Being a White House Insider Pays Back in Stock Price Gains

(Bloomberg) -- Visiting Barack Obama's White House came with major perks for some of America's top companies. 

A new study from University of Illinois researchers looks at how access to the administration between 2009 and 2015 correlated with stock prices, government contracts and regulatory relief, and finds that companies benefited across a number of metrics after they went to see the President or his officials. It's the lead item in this week's economic research wrap, which also takes a look at how income distribution is shaping up for Americans over their lifetimes and tech price mis-measurement.

Check this column each week for the latest in new and interesting economic studies from around the world. 

Companies enjoy a political-insider boost

An in at the White House came alongside higher corporate stock returns, based on new research by University of Illinois's Jeffrey Brown and Jiekun Huang that uses visitor log data from the Barack Obama White House from 2009 to 2015.

Companies whose officials went to the White House saw roughly a 1 percent stock-price boost in the 70 trading days around the visit, and trips to see the President himself came alongside an even bigger gain. Firms with access to the administration also took a stock price hit after Donald Trump won the presidency in 2016: their shares under-performed peers by about 80 basis points in the three days following the election. 

Being a White House Insider Pays Back in Stock Price Gains

Investors's positive view on companies with White House ties seems to be at least partly grounded in economic reality. Companies received more government contracts after they met with federal government officials, based on the research, and profits generated from those political-access driven deals represented a 0.09 percent gain for the average firm’s stock. 
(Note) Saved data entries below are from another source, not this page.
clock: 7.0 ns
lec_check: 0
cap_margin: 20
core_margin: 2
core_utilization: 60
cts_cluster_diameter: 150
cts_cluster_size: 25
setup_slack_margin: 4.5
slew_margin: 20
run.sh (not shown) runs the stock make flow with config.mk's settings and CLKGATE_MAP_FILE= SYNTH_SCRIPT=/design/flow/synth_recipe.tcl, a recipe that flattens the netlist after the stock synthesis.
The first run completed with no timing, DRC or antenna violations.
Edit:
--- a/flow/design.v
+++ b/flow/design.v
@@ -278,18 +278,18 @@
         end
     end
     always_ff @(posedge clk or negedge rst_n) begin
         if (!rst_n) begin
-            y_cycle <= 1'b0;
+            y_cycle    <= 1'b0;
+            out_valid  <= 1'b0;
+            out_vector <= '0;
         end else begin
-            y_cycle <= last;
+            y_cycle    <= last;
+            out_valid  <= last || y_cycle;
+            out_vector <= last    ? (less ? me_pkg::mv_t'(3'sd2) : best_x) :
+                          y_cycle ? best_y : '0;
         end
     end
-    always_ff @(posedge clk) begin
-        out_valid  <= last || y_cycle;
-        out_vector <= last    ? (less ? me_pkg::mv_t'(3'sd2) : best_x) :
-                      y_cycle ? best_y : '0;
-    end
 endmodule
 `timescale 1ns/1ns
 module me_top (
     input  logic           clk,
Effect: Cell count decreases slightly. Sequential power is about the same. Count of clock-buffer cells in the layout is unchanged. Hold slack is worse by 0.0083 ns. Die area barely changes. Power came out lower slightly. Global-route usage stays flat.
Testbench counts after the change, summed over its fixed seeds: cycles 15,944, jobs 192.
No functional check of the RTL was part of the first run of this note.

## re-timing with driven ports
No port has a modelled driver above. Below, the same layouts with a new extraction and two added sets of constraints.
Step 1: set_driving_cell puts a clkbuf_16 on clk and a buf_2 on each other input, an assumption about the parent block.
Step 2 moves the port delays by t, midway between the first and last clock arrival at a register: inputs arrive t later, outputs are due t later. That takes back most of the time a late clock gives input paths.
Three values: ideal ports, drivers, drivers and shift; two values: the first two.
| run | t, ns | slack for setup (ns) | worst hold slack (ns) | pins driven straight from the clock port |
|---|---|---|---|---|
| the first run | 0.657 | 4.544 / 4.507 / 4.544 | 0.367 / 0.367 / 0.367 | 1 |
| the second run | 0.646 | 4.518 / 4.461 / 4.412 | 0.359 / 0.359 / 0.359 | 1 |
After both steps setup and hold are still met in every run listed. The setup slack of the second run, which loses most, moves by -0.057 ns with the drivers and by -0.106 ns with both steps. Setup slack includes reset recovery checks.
Political access correlated positively with firms’s contributions to politicians’s election campaigns, lobbying spending and market share. Still, the authors caution that their results don't necessarily mean that access results in undue influence: for instance, it could be that corporate visits to the halls of power result in more efficient and informed regulation.  

All the President’s Friends: Political Access and Firm Value
Published April 2017
Available on NBER website

Cuba won't necessarily steal neighboring tourists

Fewer restrictions on U.S.-Cuba tourism wouldn't be a zero-sum game for the island nation's neighbors, based on new International Monetary Fund research. Liberalizing US-Cuba tourism could result in between 3 million and 5.6 million American arrivals to Cuba, with most of the change coming from new tourists to the region. While some U.S. visitors would chose Cuba over Caribbean destinations that they otherwise would have visited, it's likely that Europeans and Canadians will increasingly visit other Caribbean countries as prices in Cuba rise on the back of increased American tourism. Some countries with heavy exposure to the U.S. market could suffer, but many of them are already working to diversify. 
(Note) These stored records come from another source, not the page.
Background: an optimization exercise with open tools, aiming at small area, a short achievable clock period and few clock cycles per item. Do not read the settings as production practice. Function was checked by simulation only, so behaviour that the tests miss may differ from the original. Power figures rest on the tool's default switching activity, not on a simulated workload.

`flow/config.mk`:
```
export PLATFORM = sky130hd
export DESIGN_NAME = peer_retry_backoff_scheduler_top
export DESIGN_NICKNAME = peer_retry_backoff_scheduler_top
export VERILOG_FILES = /design/flow/design.v
export SDC_FILE = /design/flow/constraint.sdc
export NUM_CORES = 4
export LEC_CHECK = 0
export CAP_MARGIN = 20
export CORE_MARGIN = 2
export CORE_UTILIZATION = 40
export SETUP_SLACK_MARGIN = 5
export SLEW_MARGIN = 20
```
`flow/constraint.sdc`:
```
create_clock -name core_clock -period 10.0 [get_ports {clk}]
set_input_delay 2.0000 -clock core_clock [delete_from_list [all_inputs] [get_ports {clk}]]
set_output_delay 2.0000 -clock core_clock [all_outputs]
set_load 0.01 [all_outputs]
```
Revisiting the Potential Impact to the Rest of the Caribbean from Opening US-Cuba Tourism
Posted April 28, 2017
Available at the International Monetary Fund website

The outlook for U.S.  lifetime income is bleak

Lifetime incomes have been stagnant for men in the U.S. and growth for women has slowed, a trend that is unlikely to reverse, according to a paper by the University of Minnesota's Fatih Guvenen and co-authors.

People are entering the job market with low median incomes, the researchers find, and those aren't recovering as they age. That's driving the stagnation in lifetime income for men and causing an increase in career-long inequality for men and women. 

Given trends among workers who turned 25 in the 2000s, that's especially bad news. In 2009, median incomes for 25 year old males was at its lowest point since 1958. Women's median income at 25 was flat from 1979 to 1997, increased briefly, and returned to its 1979 level in 2011. Based on the developments so far, "the stagnation of median lifetime income seems likely to continue," the authors write. 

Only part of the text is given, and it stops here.